The candle did little to penetrate the darkness. The feeble glow from the candle showed her only walls of hard-packed dirt around her and the supporting beams of the cottage overhead. The smell of decay was even stronger underneath the house so that she had to put her apron to her face.

Ahead, she found only more dirt. She held her breath as she released her apron and then chipped away at some of the dirt with her fingers. Behind it was more dirt of the same gray-brown color. Maybe it isn't dirt at all, she thought. She put a chip in her mouth. Her face puckered with disgust and she spat until the taste left her mouth.

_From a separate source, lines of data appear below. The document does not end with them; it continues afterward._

[src/rtl/tdpu_psum_requant_pkg.sv]
// Shared constants and types for the partial-sum requantizer and its output FIFO.
package tdpu_psum_requant_pkg;

  localparam int ACC_WIDTH  = 40;
  localparam int TILE_CNT_W = 8;
  localparam int OUT_MAX    = 127;
  localparam int OUT_MIN    = -128;

  typedef enum logic {RQ_IDLE, RQ_RUN} rq_state_t;

  typedef struct packed {
    logic [TILE_CNT_W-1:0] num_tiles;
    logic [15:0]           scale;
    logic [4:0]            shift;
    logic                  relu_en;
  } requant_cfg_t;

endpackage

[src/rtl/tdpu_out_fifo.sv]
// Synchronous first-word-fall-through FIFO; the head reads as zero while empty.
module tdpu_out_fifo #(
  parameter int WIDTH = 8,
  parameter int DEPTH = 4
) (
  input  logic             clk,
  input  logic             rst_n,
  input  logic             i_clear,
  input  logic             i_push,
  input  logic [WIDTH-1:0] i_data,
  input  logic             i_pop,
  output logic [WIDTH-1:0] o_data,
  output logic             o_full,
  output logic             o_empty
);

  localparam int PTR_W = $clog2(DEPTH);

  logic [WIDTH-1:0] mem [DEPTH];
  logic [PTR_W-1:0] wr_ptr;
  logic [PTR_W-1:0] rd_ptr;
  logic [PTR_W:0]   count;
  logic             do_push;
  logic             do_pop;

  assign o_empty = (count == '0);
  assign o_full  = (count == (PTR_W+1)'(DEPTH));
  assign do_pop  = i_pop & ~o_empty;
  // A pop in the same cycle frees the slot, so a push into a full FIFO still lands.
  assign do_push = i_push & (~o_full | do_pop);
  assign o_data  = o_empty ? '0 : mem[rd_ptr];

  always_ff @(posedge clk) begin
    if (!rst_n || i_clear) begin
      wr_ptr <= '0;
      rd_ptr <= '0;
      count  <= '0;
    end else begin
      if (do_push) wr_ptr <= wr_ptr + PTR_W'(1);
      if (do_pop)  rd_ptr <= rd_ptr + PTR_W'(1);
      case ({do_push, do_pop})
        2'b10:   count <= count + (PTR_W+1)'(1);
        2'b01:   count <= count - (PTR_W+1)'(1);
        default: count <= count;
      endcase
    end
  end

  always_ff @(posedge clk) begin
    if (do_push) mem[wr_ptr] <= i_data;
  end

endmodule
--- src/rtl/psg_dcblock.sv ---
// Leaky DC tracker: subtracts the running mean of the decimated level and
// scales the result to PCM. Produces a one-cycle load strobe per sample.
module psg_dcblock
   import psg_audio_pkg::*;
#(
   parameter int DC_SHIFT = 9
) (
   input  logic             clk,
   input  logic             rst,
   input  logic [SUM_W-1:0] avg_r,
   input  logic             avg_v,
   input  logic             mute,
   output psg_pcm_t         y_scaled,
   output logic             load
);

   localparam int DC_W = SUM_W + DC_SHIFT;

   logic [DC_W-1:0]         dc_acc;
   logic [SUM_W-1:0]        dc;
   logic signed [SUM_W:0]   y;

   // Current DC estimate, offset-removed level and scaled (or muted) sample.
   always_comb begin
      dc       = SUM_W'(dc_acc >> DC_SHIFT);
      y        = {1'b0, avg_r} - {1'b0, dc};
      y_scaled = mute ? '0 : scale_pcm(y);
      load     = avg_v;
   end

   // Tracker update; keeps running while muted so the estimate stays current.
   always_ff @(posedge clk or posedge rst) begin
      if (rst) begin
         dc_acc <= '0;
      end else if (avg_v) begin
         dc_acc <= dc_acc + DC_W'(avg_r) - DC_W'(dc);
      end
   end

endmodule
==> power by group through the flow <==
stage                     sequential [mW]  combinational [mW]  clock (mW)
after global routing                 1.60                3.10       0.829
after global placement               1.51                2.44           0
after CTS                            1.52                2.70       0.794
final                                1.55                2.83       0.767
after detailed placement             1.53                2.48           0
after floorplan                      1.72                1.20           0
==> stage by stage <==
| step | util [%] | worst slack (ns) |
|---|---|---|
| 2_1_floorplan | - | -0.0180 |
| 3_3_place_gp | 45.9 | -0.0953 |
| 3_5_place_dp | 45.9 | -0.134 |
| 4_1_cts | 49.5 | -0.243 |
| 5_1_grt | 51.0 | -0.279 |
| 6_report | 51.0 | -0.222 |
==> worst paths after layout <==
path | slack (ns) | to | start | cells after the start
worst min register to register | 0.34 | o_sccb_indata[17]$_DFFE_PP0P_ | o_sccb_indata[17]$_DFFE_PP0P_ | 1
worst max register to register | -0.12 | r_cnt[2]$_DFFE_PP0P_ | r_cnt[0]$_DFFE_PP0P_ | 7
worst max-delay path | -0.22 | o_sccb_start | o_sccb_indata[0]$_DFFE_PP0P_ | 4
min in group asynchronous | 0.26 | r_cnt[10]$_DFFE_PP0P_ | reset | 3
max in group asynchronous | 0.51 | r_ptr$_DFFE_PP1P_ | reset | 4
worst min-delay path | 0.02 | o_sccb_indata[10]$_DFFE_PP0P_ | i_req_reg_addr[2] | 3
File: config.mk
export PLATFORM = sky130hd
export DESIGN_NAME = sad_search_ctrl_flat
export DESIGN_NICKNAME = d
export VERILOG_FILES = /design/src/rtl/sad_search_ctrl_pkg.sv /design/src/rtl/sad_search_ctrl_if.sv /design/src/rtl/sad_search_ctrl_pos_counter.sv /design/src/rtl/sad_search_ctrl.sv /design/src/flat_wrapper.sv
export SDC_FILE = /design/constraint.sdc
export NUM_CORES = 1
export LEC_CHECK = 0
export CORE_MARGIN = 2
export CORE_UTILIZATION = 51
export CTS_CLUSTER_SIZE = 30
export DETAILED_ROUTE_END_ITERATION = 8
export GPL_TIMING_DRIVEN = 0
export PLACE_DENSITY_LB_ADDON = 0.08
export SKIP_CTS_REPAIR_TIMING = 1
export SLEW_MARGIN = 20
export SYNTH_ARGS = -nofsm -noshare
export SYNTH_HDL_FRONTEND = slang
export SYNTH_HIERARCHICAL = 1
export SYNTH_SLANG_ARGS = --single-unit
File: constraint.sdc
create_clock -name Clk -period 4.3 [get_ports Clk]
set_input_delay 0.86 -clock Clk [delete_from_list [all_inputs] [get_ports Clk]]
set_output_delay 0.86 -clock Clk [all_outputs]
set_load 0.005 [all_outputs]
### src/rtl/ctrl_pkg.sv
// ctrl_pkg: shared encodings for the multi-cycle controller and the ALU.
//   - 4-bit FSM state encodings (also exported on the debug `state` port)
//   - opcode / funct field constants
//   - alu_control codes (the ALU decodes the same values)
//   - alu_src_b and pc_source select codes
//   - ctrl_word_t: one bundle holding every control output, plus its idle value
package ctrl_pkg;

   // FSM state encodings
   localparam logic [3:0] S_FETCH     = 4'd0;
   localparam logic [3:0] S_DECODE    = 4'd1;
   localparam logic [3:0] S_MEM_ADDR  = 4'd2;
   localparam logic [3:0] S_MEM_READ  = 4'd3;
   localparam logic [3:0] S_MEM_WB    = 4'd4;
   localparam logic [3:0] S_MEM_WRITE = 4'd5;
   localparam logic [3:0] S_EXECUTE   = 4'd6;
   localparam logic [3:0] S_ALU_WB    = 4'd7;
   localparam logic [3:0] S_BRANCH    = 4'd8;
   localparam logic [3:0] S_JUMP      = 4'd9;
   localparam logic [3:0] S_ADDI_EXEC = 4'd10;
   localparam logic [3:0] S_ADDI_WB   = 4'd11;

   // Opcodes (IR[31:26])
   localparam logic [5:0] OP_RTYPE = 6'b000000;
   localparam logic [5:0] OP_LW    = 6'b100011;
   localparam logic [5:0] OP_SW    = 6'b101011;
   localparam logic [5:0] OP_BEQ   = 6'b000100;
   localparam logic [5:0] OP_ADDI  = 6'b001000;
   localparam logic [5:0] OP_J     = 6'b000010;

   // R-type funct codes (IR[5:0])
   localparam logic [5:0] FN_ADD = 6'b100000;
   localparam logic [5:0] FN_SUB = 6'b100010;
   localparam logic [5:0] FN_AND = 6'b100100;
   localparam logic [5:0] FN_OR  = 6'b100101;
   localparam logic [5:0] FN_SLT = 6'b101010;

   // ALU operation codes
   localparam logic [2:0] ALU_AND = 3'b000;
   localparam logic [2:0] ALU_OR  = 3'b001;
   localparam logic [2:0] ALU_ADD = 3'b010;
   localparam logic [2:0] ALU_SUB = 3'b011;
   localparam logic [2:0] ALU_SLT = 3'b100;

   // ALU B input selects
   localparam logic [1:0] SRCB_B       = 2'b00;
   localparam logic [1:0] SRCB_FOUR    = 2'b01;
   localparam logic [1:0] SRCB_IMM     = 2'b10;
   localparam logic [1:0] SRCB_IMM_SH2 = 2'b11;

   // PC input selects
   localparam logic [1:0] PCSRC_ALU    = 2'b00;
   localparam logic [1:0] PCSRC_ALUOUT = 2'b01;
   localparam logic [1:0] PCSRC_JUMP   = 2'b10;

   typedef struct packed {
      logic       pc_write_en;
      logic       i_or_d;
      logic       mem_read;
      logic       mem_write;
      logic       ir_write;
      logic       reg_write;
      logic       reg_dst;
      logic       mem_to_reg;
      logic       alu_src_a;
      logic [1:0] alu_src_b;
      logic [2:0] alu_control;
      logic [1:0] pc_source;
      logic       illegal_op;
   } ctrl_word_t;

   // Idle control word: nothing enabled, selects at 0, ALU defaults to ADD.
   function automatic ctrl_word_t ctrl_idle();
      ctrl_word_t w;
      w.pc_write_en = 1'b0;
      w.i_or_d      = 1'b0;
      w.mem_read    = 1'b0;
      w.mem_write   = 1'b0;
      w.ir_write    = 1'b0;
      w.reg_write   = 1'b0;
      w.reg_dst     = 1'b0;
      w.mem_to_reg  = 1'b0;
      w.alu_src_a   = 1'b0;
      w.alu_src_b   = SRCB_B;
      w.alu_control = ALU_ADD;
      w.pc_source   = PCSRC_ALU;
      w.illegal_op  = 1'b0;
      return w;
   endfunction

endpackage

### src/rtl/alu_control_decoder.sv
// alu_control_decoder: combinational R-type funct -> ALU operation decode.
//   funct       in  6 : IR[5:0]
//   alu_control out 3 : ALU operation (ADD when funct is unsupported)
//   funct_valid out 1 : 1 when funct is one of the supported R-type codes
module alu_control_decoder
   import ctrl_pkg::*;
(
   input  logic [5:0] funct,
   output logic [2:0] alu_control,
   output logic       funct_valid
);

   // Map funct to ALU operation; unknown codes fall back to ADD and flag invalid
   always_comb begin
      alu_control = ALU_ADD;
      funct_valid = 1'b0;
      case (funct)
         FN_ADD: begin alu_control = ALU_ADD; funct_valid = 1'b1; end
         FN_SUB: begin alu_control = ALU_SUB; funct_valid = 1'b1; end
         FN_AND: begin alu_control = ALU_AND; funct_valid = 1'b1; end
         FN_OR:  begin alu_control = ALU_OR;  funct_valid = 1'b1; end
         FN_SLT: begin alu_control = ALU_SLT; funct_valid = 1'b1; end
         default: begin alu_control = ALU_ADD; funct_valid = 1'b0; end
      endcase
   end

endmodule

### src/rtl/multicycle_control.sv
// multicycle_control: multi-cycle FSM sequencing fetch/decode/execute/memory/
// writeback and driving every datapath select and write enable.
//   clk, reset        : single clock, synchronous active-high reset
//   opcode, funct     : IR fields, stable from DECODE until the next FETCH
//   zero              : ALU zero flag, used live in BRANCH
//   mem_ready         : memory completes the access (FETCH/MEM_READ/MEM_WRITE)
//   pc_write_en .. pc_source : datapath control, combinational from state
//   illegal_op        : one-cycle pulse on unsupported opcode/funct
//   state             : current FSM state (debug)
module multicycle_control
   import ctrl_pkg::*;
(
   input  logic       clk,
   input  logic       reset,
   input  logic [5:0] opcode,
   input  logic [5:0] funct,
   input  logic       zero,
   input  logic       mem_ready,
   output logic       pc_write_en,
   output logic       i_or_d,
   output logic       mem_read,
   output logic       mem_write,
   output logic       ir_write,
   output logic       reg_write,
   output logic       reg_dst,
   output logic       mem_to_reg,
   output logic       alu_src_a,
   output logic [1:0] alu_src_b,
   output logic [2:0] alu_control,
   output logic [1:0] pc_source,
   output logic       illegal_op,
   output logic [3:0] state
);

   logic [3:0] state_r;
   logic [3:0] next_state_s;
   ctrl_word_t ctrl_s;
   logic [2:0] dec_alu_control_s;
   logic       dec_funct_valid_s;

   alu_control_decoder u_alu_control_decoder (
      .funct       (funct),
      .alu_control (dec_alu_control_s),
      .funct_valid (dec_funct_valid_s)
   );

   // State register; the only storage element in the controller
   always_ff @(posedge clk) begin
      if (reset) begin
         state_r <= S_FETCH;
      end else begin
         state_r <= next_state_s;
      end
   end

   // Per-state control word and next-state selection
   always_comb begin
      ctrl_s       = ctrl_idle();
      next_state_s = S_FETCH;
      case (state_r)
         S_FETCH: begin
            ctrl_s.mem_read  = 1'b1;
            ctrl_s.alu_src_b = SRCB_FOUR;
            if (mem_ready) begin
               ctrl_s.ir_write    = 1'b1;
               ctrl_s.pc_write_en = 1'b1;
               next_state_s       = S_DECODE;
            end else begin
               next_state_s = S_FETCH;
            end
         end
         S_DECODE: begin
            // ALU precomputes the branch target while the opcode is decoded
            ctrl_s.alu_src_b = SRCB_IMM_SH2;
            case (opcode)
               OP_LW, OP_SW: next_state_s = S_MEM_ADDR;
               OP_RTYPE:     next_state_s = S_EXECUTE;
               OP_BEQ:       next_state_s = S_BRANCH;
               OP_ADDI:      next_state_s = S_ADDI_EXEC;
               OP_J:         next_state_s = S_JUMP;
               default: begin
                  ctrl_s.illegal_op = 1'b1;
                  next_state_s      = S_FETCH;
               end
            endcase
         end
         S_MEM_ADDR: begin
            ctrl_s.alu_src_a = 1'b1;
            ctrl_s.alu_src_b = SRCB_IMM;
            if (opcode == OP_LW) begin
               next_state_s = S_MEM_READ;
            end else if (opcode == OP_SW) begin
               next_state_s = S_MEM_WRITE;
            end else begin
               next_state_s = S_FETCH;
            end
         end
         S_MEM_READ: begin
            ctrl_s.mem_read = 1'b1;
            ctrl_s.i_or_d   = 1'b1;
            if (mem_ready) begin
               next_state_s = S_MEM_WB;
            end else begin
               next_state_s = S_MEM_READ;
            end
         end
         S_MEM_WB: begin
            ctrl_s.reg_write  = 1'b1;
            ctrl_s.mem_to_reg = 1'b1;
            next_state_s      = S_FETCH;
         end
         S_MEM_WRITE: begin
            ctrl_s.mem_write = 1'b1;
            ctrl_s.i_or_d    = 1'b1;
            if (mem_ready) begin
               next_state_s = S_FETCH;
            end else begin
               next_state_s = S_MEM_WRITE;
            end
         end
         S_EXECUTE: begin
            ctrl_s.alu_src_a = 1'b1;
            ctrl_s.alu_src_b = SRCB_B;
            if (dec_funct_valid_s) begin
               ctrl_s.alu_control = dec_alu_control_s;
               next_state_s       = S_ALU_WB;
            end else begin
               ctrl_s.alu_control = ALU_ADD;
               ctrl_s.illegal_op  = 1'b1;
               next_state_s       = S_FETCH;
            end
         end
         S_ALU_WB: begin
            ctrl_s.reg_write = 1'b1;
            ctrl_s.reg_dst   = 1'b1;
            next_state_s     = S_FETCH;
         end
         S_BRANCH: begin
            // Live zero flag decides the PC write; ALUOut holds the target
            ctrl_s.alu_src_a   = 1'b1;
            ctrl_s.alu_src_b   = SRCB_B;
            ctrl_s.alu_control = ALU_SUB;
            ctrl_s.pc_source   = PCSRC_ALUOUT;
            ctrl_s.pc_write_en = zero;
            next_state_s       = S_FETCH;
         end
         S_JUMP: begin
            ctrl_s.pc_source   = PCSRC_JUMP;
            ctrl_s.pc_write_en = 1'b1;
            next_state_s       = S_FETCH;
         end
         S_ADDI_EXEC: begin
            ctrl_s.alu_src_a = 1'b1;
            ctrl_s.alu_src_b = SRCB_IMM;
            next_state_s     = S_ADDI_WB;
         end
         S_ADDI_WB: begin
            ctrl_s.reg_write = 1'b1;
            next_state_s     = S_FETCH;
         end
         default: begin
            // Unreachable encodings recover to FETCH with everything idle
            ctrl_s       = ctrl_idle();
            next_state_s = S_FETCH;
         end
      endcase
   end

   // Enables and illegal_op are suppressed while reset is held
   assign pc_write_en = ctrl_s.pc_write_en & ~reset;
   assign mem_read    = ctrl_s.mem_read    & ~reset;
   assign mem_write   = ctrl_s.mem_write   & ~reset;
   assign ir_write    = ctrl_s.ir_write    & ~reset;
   assign reg_write   = ctrl_s.reg_write   & ~reset;
   assign illegal_op  = ctrl_s.illegal_op  & ~reset;
   assign i_or_d      = ctrl_s.i_or_d;
   assign reg_dst     = ctrl_s.reg_dst;
   assign mem_to_reg  = ctrl_s.mem_to_reg;
   assign alu_src_a   = ctrl_s.alu_src_a;
   assign alu_src_b   = ctrl_s.alu_src_b;
   assign alu_control = ctrl_s.alu_control;
   assign pc_source   = ctrl_s.pc_source;
   assign state       = state_r;

endmodule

With that mystery solved, she pushed ahead. Then she saw a pair of eyes looking up at her from the floor. She put a hand to her mouth to keep from screaming. After a moment, she collected herself enough to realize the eyes were painted onto the face of a doll. Samantha bent down to dig around the face until she managed to pry away a chunk of white porcelain with a tress of rough hair the same color as her own.

She doubted The Way permitted owning dolls. She dug around the area more, turning up the body of a doll dressed in plaid fabric unlike anything seen in Eternity. The fragments of porcelain she hurled into the dark, but the dress she tucked into her apron to show Prudence later. Her friend might know more about the fabric.

The doll was only the tip of the proverbial iceberg. The farther she crept along the cellar, the more items she found. Broken cribs, tattered mobiles, and splintered bassinettes lay stacked in heaps, enough for at least two-dozen babies. From the brittleness of the materials, she guessed they must have been down in the cellar for several years at least.

The smell of decay increased until her eyes watered. She crept around a stack of buggies to find a cabinet lined with clay jars. She opened one to find it filled with a cream-colored sludge that made her gag. She forced herself to jab a finger into the pot to taste the goo. Baby formula, she thought. Formula long since expired.

She put the jar back on the shelf and opened a wooden box next to the cabinet. Inside she found neat stacks of tiny white nightgowns. A tag on the first nightgown read, 'Prudence Elizabeth Gooddell.' She found another for 'Helena Marie Bloom' and 'Phyllis Jane Baker.' These are their baby clothes, she thought. Yet from the spotlessness of the fabric, they didn't appear to have ever been worn. She shoved Prudence's nightgown into her apron pocket.